Her work is distinguished by what critics have described as an "insider-outsider" perspective. Writing for a foreign-language audience, she has noted, "forced me to be at once more rigorous and more patient, which has been crucial for my intellectual maturity."

She wrote the introduction to the English version of The Cowshed: Memories of the Chinese Cultural Revolution upon its publication in 1996, and considered it "a devastatingly direct and detailed testimony on the physical and mental abuse an entire imprisoned intellectual community suffered."
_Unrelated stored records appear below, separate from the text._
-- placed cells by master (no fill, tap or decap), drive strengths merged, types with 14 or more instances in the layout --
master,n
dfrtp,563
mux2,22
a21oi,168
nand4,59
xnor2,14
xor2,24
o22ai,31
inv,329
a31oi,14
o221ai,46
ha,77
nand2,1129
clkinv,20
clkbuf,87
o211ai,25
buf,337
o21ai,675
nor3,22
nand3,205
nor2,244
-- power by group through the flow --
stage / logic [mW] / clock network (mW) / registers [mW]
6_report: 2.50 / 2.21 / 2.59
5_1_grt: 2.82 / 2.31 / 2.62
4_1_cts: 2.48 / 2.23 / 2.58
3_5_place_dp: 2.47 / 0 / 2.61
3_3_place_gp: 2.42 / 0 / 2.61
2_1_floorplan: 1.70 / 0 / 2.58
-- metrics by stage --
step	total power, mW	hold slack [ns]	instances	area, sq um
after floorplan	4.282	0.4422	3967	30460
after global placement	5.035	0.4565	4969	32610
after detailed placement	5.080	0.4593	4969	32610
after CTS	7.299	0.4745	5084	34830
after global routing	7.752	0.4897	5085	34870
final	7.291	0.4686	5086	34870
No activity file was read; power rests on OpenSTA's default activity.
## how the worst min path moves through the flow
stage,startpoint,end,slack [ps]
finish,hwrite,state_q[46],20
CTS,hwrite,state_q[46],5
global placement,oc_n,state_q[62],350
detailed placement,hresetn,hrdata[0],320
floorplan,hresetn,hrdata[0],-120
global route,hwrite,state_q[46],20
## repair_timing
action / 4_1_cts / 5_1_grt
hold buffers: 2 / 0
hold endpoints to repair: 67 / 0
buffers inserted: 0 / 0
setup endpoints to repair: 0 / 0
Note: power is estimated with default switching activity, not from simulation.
## config.mk

```make
export PLATFORM = sky130hd
export DESIGN_NAME = scpc_top
export DESIGN_NICKNAME = d
export VERILOG_FILES = /design/src/scpc_pkg.sv /design/src/scpc_top.sv /design/src/scpc_divider.sv /design/src/scpc_startup.sv
export SDC_FILE = /design/constraint.sdc
export NUM_CORES = 1
export LEC_CHECK = 0
export ABC_CLOCK_PERIOD_IN_PS = 2700
export BUFFER_PORTS_ARGS = -buffer_cell sky130_fd_sc_hd__buf_2
export CELL_PAD_IN_SITES_DETAIL_PLACEMENT = 0
export CELL_PAD_IN_SITES_GLOBAL_PLACEMENT = 2
export CORE_UTILIZATION = 35
export CTS_CLUSTER_DIAMETER = 100
export DETAILED_ROUTE_END_ITERATION = 6
export GPL_TIMING_DRIVEN = 0
export PLACE_DENSITY_LB_ADDON = 0.1
export SLEW_MARGIN = 15
export SYNTH_ARGS = -nofsm -noshare
export SYNTH_HDL_FRONTEND = slang
export SYNTH_HIERARCHICAL = 1
export SYNTH_SLANG_ARGS = --single-unit
```

## constraint.sdc

```tcl
create_clock -name clk -period 2.7 [get_ports clk]
set_input_delay 0.54 -clock clk [delete_from_list [all_inputs] [get_ports clk]]
set_output_delay 0.54 -clock clk [all_outputs]
set_load 0.02 [all_outputs]
```

## src/scpc_pkg.sv

```systemverilog
// constants and types shared by the system clock prescaler control block
package scpc_pkg;
  localparam logic [7:0] ADDR_PRESCALE    = 8'h28;
  localparam logic [7:0] ADDR_TRIM        = 8'h29;
  localparam int         PCE_BIT          = 7;
  localparam logic [3:0] DIV_RESET_DIV8   = 4'h3;
  localparam logic [3:0] DIV_RESET_DIV1   = 4'h0;
  localparam logic [3:0] DIV_MAX          = 4'h8;
  localparam logic [2:0] PCE_WINDOW       = 3'h4;
  localparam logic [3:0] SHIP_SOURCE      = 4'h2;
  localparam logic [1:0] SHIP_STARTUP     = 2'h2;
  localparam int         CLK_MHZ          = 200;
  localparam int         SHORT_CK         = 14;
  localparam int         XTAL_CK          = 16384;
  localparam int         RESO_CK          = 1024;
  localparam int         DELAY_4_MS       = 4;
  localparam int         DELAY_64_MS      = 64;
  localparam int         DELAY_4_CYC      = DELAY_4_MS * CLK_MHZ * 1000;
  localparam int         DELAY_64_CYC     = DELAY_64_MS * CLK_MHZ * 1000;
  typedef enum logic [1:0] {
    SCPC_ST_WAIT  = 2'b00,
    SCPC_ST_DELAY = 2'b01,
    SCPC_ST_RUN   = 2'b10
  } scpc_state_type;
endpackage : scpc_pkg

```

## src/scpc_top.sv

```systemverilog
// system clock prescaler control: registers, unlock, trim and clock output
`timescale 1ns/1ps
`default_nettype none
module scpc_top #(
  parameter int         D4_CYC       = scpc_pkg::DELAY_4_CYC,
  parameter int         D64_CYC      = scpc_pkg::DELAY_64_CYC,
  parameter logic [7:0] FACTORY_TRIM = 8'h80 // arbitrary default trim
) (
  input  wire logic       clk,
  input  wire logic       rst,
  input  wire logic [7:0] addr,
  input  wire logic [7:0] wdata,
  input  wire logic       wr,
  input  wire logic       rd,
  output logic [7:0]      rdata,
  input  wire logic [3:0] source_select_fuses,
  input  wire logic [1:0] startup_delay_fuses,
  input  wire logic       divide_by_eight_fuse,
  input  wire logic       clock_output_fuse,
  output logic            clk_io_en,
  output logic            clk_adc_en,
  output logic            clk_cpu_en,
  output logic            clk_flash_en,
  output logic            clock_output_pin,
  output logic            clock_output_oe_n,
  output logic [7:0]      trim_value,
  output logic            startup_done
);
  logic [3:0] division_select_r;
  logic       prescale_change_enable_r;
  logic [2:0] pce_cnt_r;
  logic [2:0] fuse_sync_r;
  logic [1:0] fill_r;
  logic       strap_done_r;
  logic       tick;
  logic       ready;
  logic       wr_pre;
  logic       wr_trim;
  logic       clk_out_r;

  assign wr_pre  = wr && (addr == scpc_pkg::ADDR_PRESCALE);
  assign wr_trim = wr && (addr == scpc_pkg::ADDR_TRIM);

  // fuse level passes three flops; two last agree before use
  // fill_r marks the chain as holding real pin samples, not reset zeros
  always_ff @(posedge clk or posedge rst) begin
    if (rst) begin
      fuse_sync_r <= 3'b000;
      fill_r      <= 2'h0;
    end else begin
      fuse_sync_r <= {fuse_sync_r[1:0], divide_by_eight_fuse};
      if (fill_r != 2'h3) fill_r <= 2'(fill_r + 2'h1);
    end
  end

  // unlock window: set on a clean write, count four cycles
  always_ff @(posedge clk or posedge rst) begin
    if (rst) begin
      prescale_change_enable_r <= 1'b0;
      pce_cnt_r                <= 3'h0;
    end else if (prescale_change_enable_r) begin
      if (wr_pre && !wdata[scpc_pkg::PCE_BIT]) begin
        prescale_change_enable_r <= 1'b0;
      end else if (pce_cnt_r == scpc_pkg::PCE_WINDOW - 3'h1) begin
        prescale_change_enable_r <= 1'b0;
      end else begin
        pce_cnt_r <= 3'(pce_cnt_r + 3'h1);
      end
    end else if (wr_pre && wdata == 8'h80) begin
      prescale_change_enable_r <= 1'b1;
      pce_cnt_r                <= 3'h0;
    end
  end

  // select bits: strap after reset release, then unlocked writes only
  always_ff @(posedge clk or posedge rst) begin
    if (rst) begin
      division_select_r <= scpc_pkg::DIV_RESET_DIV8;
      strap_done_r      <= 1'b0;
    end else if (!strap_done_r) begin
      if (fill_r == 2'h3 && fuse_sync_r[2] == fuse_sync_r[1]) begin
        strap_done_r      <= 1'b1;
        division_select_r <= fuse_sync_r[2] ? scpc_pkg::DIV_RESET_DIV8
                                            : scpc_pkg::DIV_RESET_DIV1;
      end
    end else if (wr_pre && prescale_change_enable_r && !wdata[scpc_pkg::PCE_BIT]) begin
      division_select_r <= wdata[3:0];
    end
  end

  // trim register loaded at reset, later written by software
  always_ff @(posedge clk or posedge rst) begin
    if (rst)          trim_value <= FACTORY_TRIM;
    else if (wr_trim) trim_value <= wdata;
  end

  // read data one cycle after strobe; reserved bits zero
  always_ff @(posedge clk or posedge rst) begin
    if (rst) begin
      rdata <= 8'h00;
    end else if (rd) begin
      case (addr)
        scpc_pkg::ADDR_PRESCALE: rdata <= {prescale_change_enable_r, 3'b000, division_select_r};
        scpc_pkg::ADDR_TRIM:     rdata <= trim_value;
        default:                 rdata <= 8'h00;
      endcase
    end else begin
      rdata <= 8'h00;
    end
  end

  scpc_divider u_div (
    .clk        (clk),
    .rst        (rst),
    .div_sel    (division_select_r),
    .sys_tick   (tick),
    .div_active ()
  );

  scpc_startup #(.D4(D4_CYC), .D64(D64_CYC)) u_start (
    .clk                 (clk),
    .rst                 (rst),
    .source_select_fuses (source_select_fuses),
    .startup_delay_fuses (startup_delay_fuses),
    .ready               (ready)
  );

  // all four domains share one divided enable
  always_ff @(posedge clk or posedge rst) begin
    if (rst) begin
      clk_io_en    <= 1'b0;
      clk_adc_en   <= 1'b0;
      clk_cpu_en   <= 1'b0;
      clk_flash_en <= 1'b0;
      startup_done <= 1'b0;
    end else begin
      clk_io_en    <= tick && ready;
      clk_adc_en   <= tick && ready;
      clk_cpu_en   <= tick && ready;
      clk_flash_en <= tick && ready;
      startup_done <= ready;
    end
  end

  // divided clock toggles per tick, driven on the pin when fused
  always_ff @(posedge clk or posedge rst) begin
    if (rst) begin
      clk_out_r         <= 1'b0;
      clock_output_pin  <= 1'b0;
      clock_output_oe_n <= 1'b1;
    end else begin
      if (tick) clk_out_r <= ~clk_out_r;
      clock_output_pin  <= clk_out_r && clock_output_fuse && ready;
      clock_output_oe_n <= ~clock_output_fuse;
    end
  end
endmodule : scpc_top
`default_nettype wire

```

## src/scpc_divider.sv

```systemverilog
// synchronous-counter power-of-two divider with glitch-free rate switching
`timescale 1ns/1ps
`default_nettype none
module scpc_divider (
  input  wire logic       clk,
  input  wire logic       rst,
  input  wire logic [3:0] div_sel,
  output logic            sys_tick,
  output logic [3:0]      div_active
);
  logic [7:0] cnt_r;
  logic [3:0] act_r;
  logic [3:0] pend_r;
  logic       tick_r;
  logic [7:0] mask;

  // reserved codes clamp to divide by 256
  always_comb begin
    logic [3:0] eff;
    eff  = (div_sel > scpc_pkg::DIV_MAX) ? scpc_pkg::DIV_MAX : div_sel;
    mask = 8'((9'h001 << act_r) - 9'h001);
    pend_r = eff;
  end

  // count source cycles; a tick ends each divided period
  always_ff @(posedge clk or posedge rst) begin
    if (rst) begin
      cnt_r  <= 8'h00;
      act_r  <= 4'h0;
      tick_r <= 1'b0;
    end else if ((cnt_r & mask) == mask) begin
      cnt_r  <= 8'h00;
      tick_r <= 1'b1;
      act_r  <= pend_r; // switch only at a period boundary
    end else begin
      cnt_r  <= 8'(cnt_r + 8'h01);
      tick_r <= 1'b0;
    end
  end

  assign sys_tick   = tick_r;
  assign div_active = act_r;
endmodule : scpc_divider
`default_nettype wire

```

## src/scpc_startup.sv

```systemverilog
// start-up delay counter chosen by the source and start-up fuses
`timescale 1ns/1ps
`default_nettype none
module scpc_startup #(
  parameter int D4  = scpc_pkg::DELAY_4_CYC,
  parameter int D64 = scpc_pkg::DELAY_64_CYC
) (
  input  wire logic       clk,
  input  wire logic       rst,
  input  wire logic [3:0] source_select_fuses,
  input  wire logic [1:0] startup_delay_fuses,
  output logic            ready
);
  scpc_pkg::scpc_state_type st_r;
  logic [31:0] cnt_r;
  logic [31:0] osc_len;
  logic [31:0] extra_len;

  // crystal and resonator lengths; other sources keep the short form
  always_comb begin
    osc_len   = 32'd0;
    extra_len = 32'(scpc_pkg::SHORT_CK);
    if (source_select_fuses[3]) begin
      case ({source_select_fuses[0], startup_delay_fuses})
        3'b011: begin osc_len = 32'(scpc_pkg::RESO_CK); extra_len = 32'(scpc_pkg::SHORT_CK + D4); end
        3'b100: begin osc_len = 32'(scpc_pkg::RESO_CK); extra_len = 32'(scpc_pkg::SHORT_CK + D64); end
        3'b101: begin osc_len = 32'(scpc_pkg::XTAL_CK); extra_len = 32'(scpc_pkg::SHORT_CK); end
        3'b110: begin osc_len = 32'(scpc_pkg::XTAL_CK); extra_len = 32'(scpc_pkg::SHORT_CK + D4); end
        3'b111: begin osc_len = 32'(scpc_pkg::XTAL_CK); extra_len = 32'(scpc_pkg::SHORT_CK + D64); end
        default: begin osc_len = 32'd0; extra_len = 32'(scpc_pkg::SHORT_CK); end
      endcase
    end
  end

  // oscillator settle, then reset delay, then run
  always_ff @(posedge clk or posedge rst) begin
    if (rst) begin
      st_r  <= scpc_pkg::SCPC_ST_WAIT;
      cnt_r <= 32'd0;
      ready <= 1'b0;
    end else begin
      case (st_r)
        scpc_pkg::SCPC_ST_WAIT: begin
          if (cnt_r >= osc_len) begin
            st_r  <= scpc_pkg::SCPC_ST_DELAY;
            cnt_r <= 32'd0;
          end else begin
            cnt_r <= cnt_r + 32'd1;
          end
        end
        scpc_pkg::SCPC_ST_DELAY: begin
          if (cnt_r >= extra_len) begin
            st_r  <= scpc_pkg::SCPC_ST_RUN;
            ready <= 1'b1;
          end else begin
            cnt_r <= cnt_r + 32'd1;
          end
        end
        scpc_pkg::SCPC_ST_RUN: ready <= 1'b1;
        default: st_r <= scpc_pkg::SCPC_ST_WAIT;
      endcase
    end
  end
endmodule : scpc_startup
`default_nettype wire

```

==> flow_summary.yaml <==
outcome:
  status: "finished with violations"
  violations: "setup timing"
sta:
  tns_ps: -2331
  maxSlewViolCount: 0
  finalHoldViolCount: 0
  fin_crit_sh: 1.062
  setup_slack_ps: -167.4
  fin_crit_ps: 2867
  slew_headroom: 0.3062
  tightest_slew_ps: 1041
  whs_ps: 218.9
  clock_skew_ps: 7.100
  max_freq_mhz: 348.8
  rsz0062_at_grt: "true"
  finalSetupViolations: 30
worst_setup_path:
  crit_path_start_kind: "input pin"
  crit_path_max_incr_delay_ps: 390
  criticalPathCategory: "in -> reg"
  rr_startpoint: "u_start/cnt_r[13]$_DFFE_PP0P_"
  required_ps: 2920
  slowest_stage: "o41ai_4"
  worstPathMaxFanout: 4
  r2r_slack_ps: -80
  critPathArrivalTime_ps: 3080
  path_cells: "buf_8, and2_4, mux2_4, and2_4, ha_4, nor4b_4, nand4b_4, a32oi_4, buf_12, buf_8, buf_6, a31oi_4, o41ai_4, o31ai_4"
  rr_worst_depth: 9
  end_kind: "register"
  rr_endpoint: "u_start/cnt_r[22]$_DFFE_PP0P_"
synthesis:
  synthAdderAreaFrac: 0.05470
  ys.flop_type: "dfrtp_1"
  synth_top_family_by_area: "simple AND/OR/NAND/NOR gates"
  ys_types: 73
  yosysWarnings: 6
  ys_seq_elements: 83
  synth_fp_nets: 483
  synthMuxAreaShare: 0.05170
  yosys.area_share.simple: 0.1986
  syn_avg_cell_area_um2: 10.52
  ys_seq_area_frac: 0.4551
  synth_compound_area_frac: 0.1775
  syn_inst: 435
  postSynth.asyncResetShare: 1.000
  synth_edf_count: 0
  synthXorXnorAreaFrac: 0.01915
  syn_area_um2: 4574
floorplan:
  start_util: 0.3610
  core_um2: 12670
  num_rows: 41
  pin_count: 51
  die_w_um: 116.3
  die_area_um2: 13530
  die_h_um: 116.3
drt:
  routedWlPerCell_um: 18.25
  vias_per_cell: 5.487
  drcViolationCount: 0
  ant_nets: 0
  dr.pass1.iters: 4
  via_count: 3841
  routed_wl_um: 12780
  initialDrtViolationCount: 192
pwr:
  peakVddDrop_uv: 218.9
  power_switching_mw: 0.6747
  p_sw_frac: 0.2376
  p_per_area_nw_per_um2: 442.8
  power_frac_comb: 0.093
  p_total_mw: 2.840
  seq_power_share: 0.456
  clkPwrFrac: 0.451
  p_int_mw: 2.165
  power_leakage_nw: 2.744
cts:
  cts-root-buf: "clkbuf_16"
  insertion_delay_ps: 340
  cts_made_buffers: 9
  path_clk_slew_ps: 60
  cts_tree: "built"
  ctsLongestPathBuffers: 2
  cts_max_level: 3
  holdBufCountCts: 0
  cts.sinks: 83
finish:
  fin_nets: 571
  area_growth_pct: 40.21
  mostFrequentLayoutCells: "dfrtp_1 (78), buf_2 (47), buf_4 (27)"
  mostFrequentLayoutCell: "dfrtp_1"
  antennaDiodeCount: 0
  fill_cells: 1194
  fin_area_um2: 6414
  fin_util: 0.5062
  drive_above_1_share: 0.3977
grt:
  gr-total-overflow: 0
  grt_antenna_before_repair: 0
  first_global_vias: 3792
  grt_start_max_net_pins: 36
  grt_usage: 0.2001
  grt_first_pass_wirelength_um: 20310
worst_hold_path:
  hp-class: "in -> async"
placement:
  gp_congestion: 0.7738
  dp_hpwl_um: 8667
  numPortBuffers: 48
  dpl-instance-area_um2: 5200
flow_run:
  cap_violations: 0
Zha has described navigating China's censorship as a "complicated and tough terrain," with decisions varying by individual circumstances and moral considerations. In 1995, after the publication of her English-language book China Pop, Beijing publishers sought a Chinese edition but required excisions of Tiananmen Square-related content central to its analysis of post-1989 cultural shifts; Zha refused, resulting in no mainland version. Similarly, for Tide Players (2011), mainland publishers proposed an abridged edition, but Zha rejected demands to remove chapters on her dissident brother Zha Jianguo and Liu Xiaobo, leading to a full Hong Kong release; the excised sections had previously appeared in The New Yorker and circulated briefly online in China before deletion.

==Works==

=== Books written in English ===
- China pop: how soap operas, tabloids, and bestsellers are transforming a culture. New York: New Press, 1995.
- Tide players: the movers and shakers of a rising China. New York: New Press, 2011.

=== Books written in Chinese ===
- 到美国去，到美国去！(Dào Měiguó qù, dào Měiguó qù!; Going to America, Going to America!) Beijing: Zuojia chubanshe (作家出版社), 1991.
- 留美故事（Liú Měi Gùshì; Stories of Studying in America) Shijiazhuang: Huashan wenyi chubanshe 花山文艺出版社，2003
- 八十年代访谈录 (Ba shi nian dai fang tan lu; The Eighties) Hong Kong: Oxford University Press, 2006.